La luminosidad de la piel no depende únicamente de la hidratación. Factores como el estrés, la contaminación, la radiación solar y el paso del tiempo favorecen la formación de radicales libres, acelerando el envejecimiento cutáneo y provocando un tono apagado y desigual.
Para combatir estos efectos, la cosmética actual apuesta por combinar ingredientes antioxidantes capaces de proteger la piel y potenciar su capacidad natural de regeneración. Entre ellos, la vitamina C y las algas marinas forman una de las sinergias más eficaces para devolver al rostro un aspecto fresco, uniforme y lleno de vitalidad.

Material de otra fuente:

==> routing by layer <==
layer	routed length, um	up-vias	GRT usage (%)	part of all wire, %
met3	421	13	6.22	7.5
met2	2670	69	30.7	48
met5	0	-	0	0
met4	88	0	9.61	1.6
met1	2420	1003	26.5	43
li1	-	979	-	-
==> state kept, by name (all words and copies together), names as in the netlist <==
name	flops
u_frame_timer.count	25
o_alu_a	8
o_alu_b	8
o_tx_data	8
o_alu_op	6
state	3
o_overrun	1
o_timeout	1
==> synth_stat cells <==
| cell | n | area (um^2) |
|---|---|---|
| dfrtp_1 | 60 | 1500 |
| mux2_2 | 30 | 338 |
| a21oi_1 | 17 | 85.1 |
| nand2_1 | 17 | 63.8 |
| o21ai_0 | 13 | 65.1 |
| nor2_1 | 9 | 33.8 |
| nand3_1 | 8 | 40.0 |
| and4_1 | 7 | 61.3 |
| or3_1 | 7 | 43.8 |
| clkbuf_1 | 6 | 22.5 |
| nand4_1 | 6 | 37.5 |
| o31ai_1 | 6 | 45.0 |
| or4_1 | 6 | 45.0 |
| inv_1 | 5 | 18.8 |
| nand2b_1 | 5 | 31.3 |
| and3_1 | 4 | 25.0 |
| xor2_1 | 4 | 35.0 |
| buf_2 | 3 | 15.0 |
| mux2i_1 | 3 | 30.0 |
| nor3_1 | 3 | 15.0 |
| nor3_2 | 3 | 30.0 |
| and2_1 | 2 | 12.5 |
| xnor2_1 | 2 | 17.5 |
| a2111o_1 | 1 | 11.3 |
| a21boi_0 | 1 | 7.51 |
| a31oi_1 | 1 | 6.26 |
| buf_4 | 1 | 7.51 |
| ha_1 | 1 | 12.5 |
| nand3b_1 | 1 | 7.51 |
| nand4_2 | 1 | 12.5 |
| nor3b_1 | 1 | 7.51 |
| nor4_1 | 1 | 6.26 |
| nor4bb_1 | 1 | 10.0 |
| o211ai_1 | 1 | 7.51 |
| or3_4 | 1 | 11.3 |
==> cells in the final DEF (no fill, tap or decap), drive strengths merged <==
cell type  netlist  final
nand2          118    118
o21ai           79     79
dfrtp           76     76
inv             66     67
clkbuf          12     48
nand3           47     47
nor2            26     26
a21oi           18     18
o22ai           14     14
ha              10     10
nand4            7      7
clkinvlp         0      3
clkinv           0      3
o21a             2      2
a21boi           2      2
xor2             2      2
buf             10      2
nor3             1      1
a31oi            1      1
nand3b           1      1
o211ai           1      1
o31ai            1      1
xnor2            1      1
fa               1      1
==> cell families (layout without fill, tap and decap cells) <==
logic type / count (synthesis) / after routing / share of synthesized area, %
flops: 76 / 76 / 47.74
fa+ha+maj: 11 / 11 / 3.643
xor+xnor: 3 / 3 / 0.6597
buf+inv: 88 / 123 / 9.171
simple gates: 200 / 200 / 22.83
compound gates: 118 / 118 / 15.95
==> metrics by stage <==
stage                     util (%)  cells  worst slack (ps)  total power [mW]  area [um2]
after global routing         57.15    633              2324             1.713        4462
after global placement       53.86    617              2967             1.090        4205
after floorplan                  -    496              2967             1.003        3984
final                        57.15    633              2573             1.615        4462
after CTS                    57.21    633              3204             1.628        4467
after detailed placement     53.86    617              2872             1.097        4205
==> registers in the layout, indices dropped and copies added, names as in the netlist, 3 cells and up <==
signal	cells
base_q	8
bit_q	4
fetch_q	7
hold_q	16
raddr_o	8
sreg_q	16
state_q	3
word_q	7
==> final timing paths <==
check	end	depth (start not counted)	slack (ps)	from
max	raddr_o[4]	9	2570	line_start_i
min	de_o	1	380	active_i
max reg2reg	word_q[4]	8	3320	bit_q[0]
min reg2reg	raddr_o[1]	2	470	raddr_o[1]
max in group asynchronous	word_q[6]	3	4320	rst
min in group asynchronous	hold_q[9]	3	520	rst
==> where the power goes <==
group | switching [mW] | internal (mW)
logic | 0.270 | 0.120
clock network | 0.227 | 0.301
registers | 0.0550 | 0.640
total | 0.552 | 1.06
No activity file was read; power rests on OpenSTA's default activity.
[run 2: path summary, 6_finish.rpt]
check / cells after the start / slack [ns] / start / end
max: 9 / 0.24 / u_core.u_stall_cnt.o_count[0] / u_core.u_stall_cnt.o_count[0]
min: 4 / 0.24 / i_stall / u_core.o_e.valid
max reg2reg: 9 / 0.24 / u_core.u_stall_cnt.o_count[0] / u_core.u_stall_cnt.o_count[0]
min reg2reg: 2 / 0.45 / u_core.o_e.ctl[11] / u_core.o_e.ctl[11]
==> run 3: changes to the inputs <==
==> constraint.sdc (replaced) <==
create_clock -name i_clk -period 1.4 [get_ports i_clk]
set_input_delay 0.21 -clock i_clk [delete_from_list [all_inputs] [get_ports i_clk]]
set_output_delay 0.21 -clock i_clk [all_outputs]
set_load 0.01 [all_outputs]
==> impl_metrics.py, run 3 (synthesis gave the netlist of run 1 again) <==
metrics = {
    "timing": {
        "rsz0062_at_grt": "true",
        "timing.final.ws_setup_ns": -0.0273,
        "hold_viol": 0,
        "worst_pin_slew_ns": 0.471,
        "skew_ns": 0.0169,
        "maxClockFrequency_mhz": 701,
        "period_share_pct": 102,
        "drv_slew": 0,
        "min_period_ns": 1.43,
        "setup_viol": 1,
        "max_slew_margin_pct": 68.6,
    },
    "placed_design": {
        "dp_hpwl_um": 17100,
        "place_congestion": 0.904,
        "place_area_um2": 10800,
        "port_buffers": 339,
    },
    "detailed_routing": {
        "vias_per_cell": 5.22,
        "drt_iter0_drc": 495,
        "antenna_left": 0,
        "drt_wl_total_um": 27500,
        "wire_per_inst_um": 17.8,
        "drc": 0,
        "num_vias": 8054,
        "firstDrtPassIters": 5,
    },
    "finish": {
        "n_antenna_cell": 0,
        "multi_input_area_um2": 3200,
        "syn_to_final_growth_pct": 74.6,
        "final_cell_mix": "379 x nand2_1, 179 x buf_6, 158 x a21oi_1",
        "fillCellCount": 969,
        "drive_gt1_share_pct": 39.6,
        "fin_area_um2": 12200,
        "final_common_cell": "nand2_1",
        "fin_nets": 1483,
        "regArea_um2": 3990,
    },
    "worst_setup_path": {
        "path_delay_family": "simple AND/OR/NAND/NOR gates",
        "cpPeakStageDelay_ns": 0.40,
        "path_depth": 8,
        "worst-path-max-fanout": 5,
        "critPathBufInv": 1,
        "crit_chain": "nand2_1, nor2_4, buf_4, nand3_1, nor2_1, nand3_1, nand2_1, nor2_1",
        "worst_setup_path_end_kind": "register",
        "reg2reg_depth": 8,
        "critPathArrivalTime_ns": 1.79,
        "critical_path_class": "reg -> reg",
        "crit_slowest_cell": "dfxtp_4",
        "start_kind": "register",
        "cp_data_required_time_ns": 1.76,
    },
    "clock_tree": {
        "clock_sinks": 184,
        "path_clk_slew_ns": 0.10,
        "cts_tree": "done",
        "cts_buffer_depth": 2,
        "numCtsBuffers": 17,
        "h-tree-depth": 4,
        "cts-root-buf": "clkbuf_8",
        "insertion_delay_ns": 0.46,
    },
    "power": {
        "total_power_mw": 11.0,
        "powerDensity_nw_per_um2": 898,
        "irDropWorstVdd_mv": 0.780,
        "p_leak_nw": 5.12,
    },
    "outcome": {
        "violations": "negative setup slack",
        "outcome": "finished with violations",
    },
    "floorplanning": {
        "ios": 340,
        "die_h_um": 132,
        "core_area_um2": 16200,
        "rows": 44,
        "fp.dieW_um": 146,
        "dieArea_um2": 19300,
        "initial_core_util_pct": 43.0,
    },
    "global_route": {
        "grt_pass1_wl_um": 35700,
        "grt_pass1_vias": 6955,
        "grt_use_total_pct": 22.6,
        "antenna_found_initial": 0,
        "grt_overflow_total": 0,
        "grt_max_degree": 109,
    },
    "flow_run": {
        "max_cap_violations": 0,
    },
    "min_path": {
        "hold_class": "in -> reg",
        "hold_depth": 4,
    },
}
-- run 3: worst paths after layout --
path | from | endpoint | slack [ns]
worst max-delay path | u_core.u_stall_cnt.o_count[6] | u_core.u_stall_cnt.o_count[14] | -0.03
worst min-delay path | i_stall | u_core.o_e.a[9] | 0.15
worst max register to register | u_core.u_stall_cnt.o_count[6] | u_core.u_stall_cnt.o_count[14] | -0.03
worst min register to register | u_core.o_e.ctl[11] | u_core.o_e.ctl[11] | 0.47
$ cat src/rtl/renode_inputs_monitor.sv
// Input-change monitor: samples a bank of synchronous input lines, remembers
// which lines changed in a sticky pending vector, and reports them one at a
// time (lowest index first) through a valid/ready event channel.
module renode_inputs_monitor #(
  parameter int INPUTS_COUNT = 1,
  localparam int IDX_W = (INPUTS_COUNT > 1) ? $clog2(INPUTS_COUNT) : 1
) (
  input  logic                    clk,
  input  logic                    resetn,
  input  logic [INPUTS_COUNT-1:0] inputs,
  output logic                    evt_valid,
  input  logic                    evt_ready,
  output logic [IDX_W-1:0]        evt_index,
  output logic                    evt_value,
  output logic [INPUTS_COUNT-1:0] sampled,
  output logic [INPUTS_COUNT-1:0] pending
);

  // Registered copy of the lines and the sticky change flags.
  logic [INPUTS_COUNT-1:0] sampled_q;
  logic [INPUTS_COUNT-1:0] pending_q;
  logic [INPUTS_COUNT-1:0] pending_d;

  // Set once the first post-reset edge has captured the baseline; until then
  // a difference between inputs and sampled is not a real change.
  logic                    base_q;

  // Event output register.
  logic                    evt_valid_q;
  logic                    evt_valid_d;
  logic [IDX_W-1:0]        evt_index_q;
  logic [IDX_W-1:0]        evt_index_d;
  logic                    evt_value_q;
  logic                    evt_value_d;

  // Combinational helpers.
  logic [INPUTS_COUNT-1:0] change;
  logic [INPUTS_COUNT-1:0] sel_onehot;
  logic [INPUTS_COUNT-1:0] clr_mask;
  logic [IDX_W-1:0]        sel_idx;
  logic                    sel_value;
  logic                    any_pending;
  logic                    load_en;
  logic                    take;

  // Lowest-index pending line as a one-hot vector: a bit is selected when it
  // is pending and no lower-numbered bit is pending.
  genvar gi;
  generate
    for (gi = 0; gi < INPUTS_COUNT; gi++) begin : g_sel
      if (gi == 0) begin : g_first
        assign sel_onehot[gi] = pending_q[gi];
      end else begin : g_rest
        assign sel_onehot[gi] = pending_q[gi] & ~(|pending_q[gi-1:0]);
      end
    end
  endgenerate

  // Detect changes against the previous sample and encode the selected line.
  always_comb begin
    change      = base_q ? (inputs ^ sampled_q) : '0;
    any_pending = |pending_q;
    sel_value   = |(sampled_q & sel_onehot);
    sel_idx     = '0;
    for (int i = 0; i < INPUTS_COUNT; i++) begin
      if (sel_onehot[i]) begin
        sel_idx = sel_idx | IDX_W'(i);
      end
    end
  end

  // Next-state for the event register and pending vector. The output
  // register reloads whenever it is empty or its event is being accepted;
  // selection only considers bits already pending, and a change landing on
  // the bit being cleared keeps it set.
  always_comb begin
    evt_valid_d = evt_valid_q;
    evt_index_d = evt_index_q;
    evt_value_d = evt_value_q;
    load_en     = ~evt_valid_q | evt_ready;
    take        = load_en & any_pending;
    if (load_en) begin
      evt_valid_d = any_pending;
      if (any_pending) begin
        evt_index_d = sel_idx;
        evt_value_d = sel_value;
      end
    end
    clr_mask  = take ? sel_onehot : '0;
    pending_d = (pending_q & ~clr_mask) | change;
  end

  // State registers; reset clears everything, including any held event.
  always_ff @(posedge clk or negedge resetn) begin
    if (!resetn) begin
      sampled_q   <= '0;
      pending_q   <= '0;
      base_q      <= 1'b0;
      evt_valid_q <= 1'b0;
      evt_index_q <= '0;
      evt_value_q <= 1'b0;
    end else begin
      sampled_q   <= inputs;
      pending_q   <= pending_d;
      base_q      <= 1'b1;
      evt_valid_q <= evt_valid_d;
      evt_index_q <= evt_index_d;
      evt_value_q <= evt_value_d;
    end
  end

  assign evt_valid = evt_valid_q;
  assign evt_index = evt_index_q;
  assign evt_value = evt_value_q;
  assign sampled   = sampled_q;
  assign pending   = pending_q;

endmodule
File: src/rtl/hazard_unit_pkg.sv
// Shared types and constants for the pipeline hazard unit and its MDU stall timer.
package hazard_unit_pkg;

  typedef enum logic {
    StRun     = 1'b0,
    StMduWait = 1'b1
  } state_e;

  localparam logic [4:0] REG_ZERO            = 5'd0;
  localparam int unsigned MDU_LATENCY_DEFAULT = 4;
  localparam int unsigned TIMER_W             = 5;

  // $zero never creates a dependency, so it can never match.
  function automatic logic reg_match(logic [4:0] dst, logic [4:0] src);
    return (dst != REG_ZERO) && (dst == src);
  endfunction

endpackage

File: src/rtl/mdu_timer.sv
// Loadable down-counter that times the multiply/divide stall window.
module mdu_timer #(
  parameter int unsigned W = 5
) (
  input  logic         clk,
  input  logic         reset,
  input  logic         load,
  input  logic [W-1:0] load_val,
  input  logic         dec,
  output logic         zero
);

  logic [W-1:0] cnt_d, cnt_q;

  always_comb begin
    cnt_d = cnt_q;
    if (load) begin
      cnt_d = load_val;
    end else if (dec && (cnt_q != '0)) begin
      cnt_d = cnt_q - 1'b1;
    end
  end

  always_ff @(posedge clk or negedge reset) begin
    if (!reset) begin
      cnt_q <= '0;
    end else begin
      cnt_q <= cnt_d;
    end
  end

  assign zero = (cnt_q == '0);

endmodule

File: src/rtl/hazard_unit.sv
// Pipeline hazard unit: load-use stalls, branch/jump flushes, multi-cycle MDU freeze
// and a saturating stall-cycle performance counter.
module hazard_unit
  import hazard_unit_pkg::*;
#(
  parameter int unsigned MDU_LATENCY = MDU_LATENCY_DEFAULT,
  parameter int unsigned CNT_W       = 16
) (
  input  logic             clk,
  input  logic             reset,
  input  logic [4:0]       id_rs,
  input  logic [4:0]       id_rt,
  input  logic             ex_mem_read,
  input  logic [4:0]       ex_rt,
  input  logic             branch_taken,
  input  logic             jump,
  input  logic             mdu_start,
  output logic             pc_enable,
  output logic             if_id_enable,
  output logic             if_id_flush,
  output logic             id_ex_bubble,
  output logic             ex_hold,
  output logic [CNT_W-1:0] stall_count
);

  localparam logic [TIMER_W-1:0] LoadVal = TIMER_W'(MDU_LATENCY - 1);

  state_e           state_d, state_q;
  logic [CNT_W-1:0] stall_d, stall_q;
  logic             load_use;
  logic             timer_load, timer_dec, timer_zero;

  assign load_use = ex_mem_read && (reg_match(ex_rt, id_rs) || reg_match(ex_rt, id_rt));

  always_comb begin
    state_d      = state_q;
    pc_enable    = 1'b0;
    if_id_enable = 1'b0;
    if_id_flush  = 1'b0;
    id_ex_bubble = 1'b0;
    ex_hold      = 1'b0;
    timer_load   = 1'b0;
    timer_dec    = 1'b0;
    if (reset) begin
      unique case (state_q)
        StRun: begin
          pc_enable    = !load_use;
          if_id_enable = !load_use;
          id_ex_bubble = load_use;
          // Flush is dropped under a load-use stall: ID is re-evaluated next cycle.
          if_id_flush  = (branch_taken || jump) && !load_use;
          if (mdu_start) begin
            state_d    = StMduWait;
            timer_load = 1'b1;
          end
        end
        StMduWait: begin
          ex_hold   = 1'b1;
          timer_dec = 1'b1;
          if (timer_zero) begin
            state_d = StRun;
          end
        end
        default: state_d = StRun;
      endcase
    end
  end

  always_comb begin
    stall_d = stall_q;
    if (!pc_enable && (stall_q != {CNT_W{1'b1}})) begin
      stall_d = stall_q + 1'b1;
    end
  end

  always_ff @(posedge clk or negedge reset) begin
    if (!reset) begin
      state_q <= StRun;
      stall_q <= '0;
    end else begin
      state_q <= state_d;
      stall_q <= stall_d;
    end
  end

  assign stall_count = stall_q;

  mdu_timer #(
    .W (TIMER_W)
  ) u_mdu_timer (
    .clk      (clk),
    .reset    (reset),
    .load     (timer_load),
    .load_val (LoadVal),
    .dec      (timer_dec),
    .zero     (timer_zero)
  );

endmodule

Vitamina C para la cara: el antioxidante imprescindible
La vitamina C es uno de los activos más estudiados y recomendados en el cuidado facial. Su acción antioxidante ayuda a neutralizar los radicales libres generados por la exposición al sol y otros agentes externos, contribuyendo a prevenir el envejecimiento prematuro.
Además, favorece una piel más luminosa y uniforme al ayudar a mejorar el aspecto de las manchas y del tono irregular. También participa en los procesos naturales relacionados con la síntesis de colágeno, por lo que es un excelente aliado para mantener una piel con aspecto firme y saludable.

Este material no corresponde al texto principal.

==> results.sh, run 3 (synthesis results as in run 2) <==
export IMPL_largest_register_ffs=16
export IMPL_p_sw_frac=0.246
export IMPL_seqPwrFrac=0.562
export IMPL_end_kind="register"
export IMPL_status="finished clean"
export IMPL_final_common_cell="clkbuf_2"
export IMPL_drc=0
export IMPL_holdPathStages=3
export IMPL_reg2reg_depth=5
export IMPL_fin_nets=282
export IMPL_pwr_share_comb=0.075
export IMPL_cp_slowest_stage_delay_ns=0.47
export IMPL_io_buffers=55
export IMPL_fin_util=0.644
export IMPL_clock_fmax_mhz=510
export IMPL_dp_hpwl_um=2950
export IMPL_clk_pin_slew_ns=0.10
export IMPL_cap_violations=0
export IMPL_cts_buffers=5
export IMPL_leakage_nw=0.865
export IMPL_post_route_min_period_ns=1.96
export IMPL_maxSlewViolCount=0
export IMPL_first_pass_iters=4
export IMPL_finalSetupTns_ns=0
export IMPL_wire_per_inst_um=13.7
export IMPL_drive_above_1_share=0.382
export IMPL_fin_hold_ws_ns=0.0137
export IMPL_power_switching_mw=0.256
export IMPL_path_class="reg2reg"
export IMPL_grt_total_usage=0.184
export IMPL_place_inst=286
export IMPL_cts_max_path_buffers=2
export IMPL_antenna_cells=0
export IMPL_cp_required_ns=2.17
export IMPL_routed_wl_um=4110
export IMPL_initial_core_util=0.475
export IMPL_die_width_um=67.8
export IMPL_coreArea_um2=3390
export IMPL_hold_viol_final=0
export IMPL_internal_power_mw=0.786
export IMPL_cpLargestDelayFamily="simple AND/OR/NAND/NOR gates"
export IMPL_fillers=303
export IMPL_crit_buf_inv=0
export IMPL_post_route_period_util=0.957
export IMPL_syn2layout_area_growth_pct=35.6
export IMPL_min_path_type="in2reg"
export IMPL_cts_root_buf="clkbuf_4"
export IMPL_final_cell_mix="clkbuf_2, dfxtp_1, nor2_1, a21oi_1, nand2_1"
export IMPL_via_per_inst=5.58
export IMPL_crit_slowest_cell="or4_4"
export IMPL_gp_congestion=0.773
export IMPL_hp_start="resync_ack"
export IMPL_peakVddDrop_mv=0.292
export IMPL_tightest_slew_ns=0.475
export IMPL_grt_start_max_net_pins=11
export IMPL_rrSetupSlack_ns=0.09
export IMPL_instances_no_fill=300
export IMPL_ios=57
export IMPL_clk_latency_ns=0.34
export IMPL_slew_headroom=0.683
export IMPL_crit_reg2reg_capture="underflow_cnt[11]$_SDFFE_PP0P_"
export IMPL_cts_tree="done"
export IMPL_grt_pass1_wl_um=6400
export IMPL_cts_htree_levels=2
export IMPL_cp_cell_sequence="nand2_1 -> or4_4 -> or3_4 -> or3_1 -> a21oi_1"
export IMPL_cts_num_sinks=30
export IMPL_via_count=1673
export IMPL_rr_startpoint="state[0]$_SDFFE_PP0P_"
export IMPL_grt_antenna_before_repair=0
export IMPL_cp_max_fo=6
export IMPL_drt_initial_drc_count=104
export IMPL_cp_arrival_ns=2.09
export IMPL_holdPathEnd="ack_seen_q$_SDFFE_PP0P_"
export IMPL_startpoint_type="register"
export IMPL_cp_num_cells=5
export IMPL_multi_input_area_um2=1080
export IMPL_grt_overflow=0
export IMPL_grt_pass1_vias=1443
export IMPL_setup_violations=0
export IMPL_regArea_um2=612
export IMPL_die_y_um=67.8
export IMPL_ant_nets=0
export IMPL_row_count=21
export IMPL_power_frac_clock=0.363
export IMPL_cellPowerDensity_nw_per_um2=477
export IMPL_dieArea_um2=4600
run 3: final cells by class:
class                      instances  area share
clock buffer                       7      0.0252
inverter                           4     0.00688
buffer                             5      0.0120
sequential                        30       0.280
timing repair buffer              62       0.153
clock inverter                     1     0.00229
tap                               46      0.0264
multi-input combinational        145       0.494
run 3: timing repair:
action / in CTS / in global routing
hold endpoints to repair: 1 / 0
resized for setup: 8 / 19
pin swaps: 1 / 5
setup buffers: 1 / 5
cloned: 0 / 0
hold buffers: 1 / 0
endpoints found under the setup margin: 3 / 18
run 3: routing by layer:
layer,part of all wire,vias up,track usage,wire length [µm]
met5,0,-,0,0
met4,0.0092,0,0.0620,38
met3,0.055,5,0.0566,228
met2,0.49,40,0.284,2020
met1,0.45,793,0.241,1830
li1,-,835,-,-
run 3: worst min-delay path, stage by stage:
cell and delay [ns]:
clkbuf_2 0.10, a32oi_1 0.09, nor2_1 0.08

En cosmética, existen diferentes formas de vitamina C. Una de las más apreciadas es el Ascorbyl Glucoside, por su buena estabilidad y tolerancia, junto con el Ascorbyl Tetraisopalmitate, una forma liposoluble que penetra fácilmente y complementa la acción antioxidante de la fórmula.
El alga de roca: un tesoro del océano para la piel
Las costas marinas albergan especies vegetales capaces de sobrevivir a condiciones extremas de radiación solar, viento y salinidad. Estas adaptaciones convierten a las algas en una fuente extraordinaria de compuestos antioxidantes, minerales y polisacáridos.
Conocida como alga de roca o alga parda del Atlántico Norte, es rica en polifenoles, minerales y compuestos antioxidantes que ayudan a proteger la piel frente al estrés oxidativo y favorecen una apariencia más luminosa y revitalizada.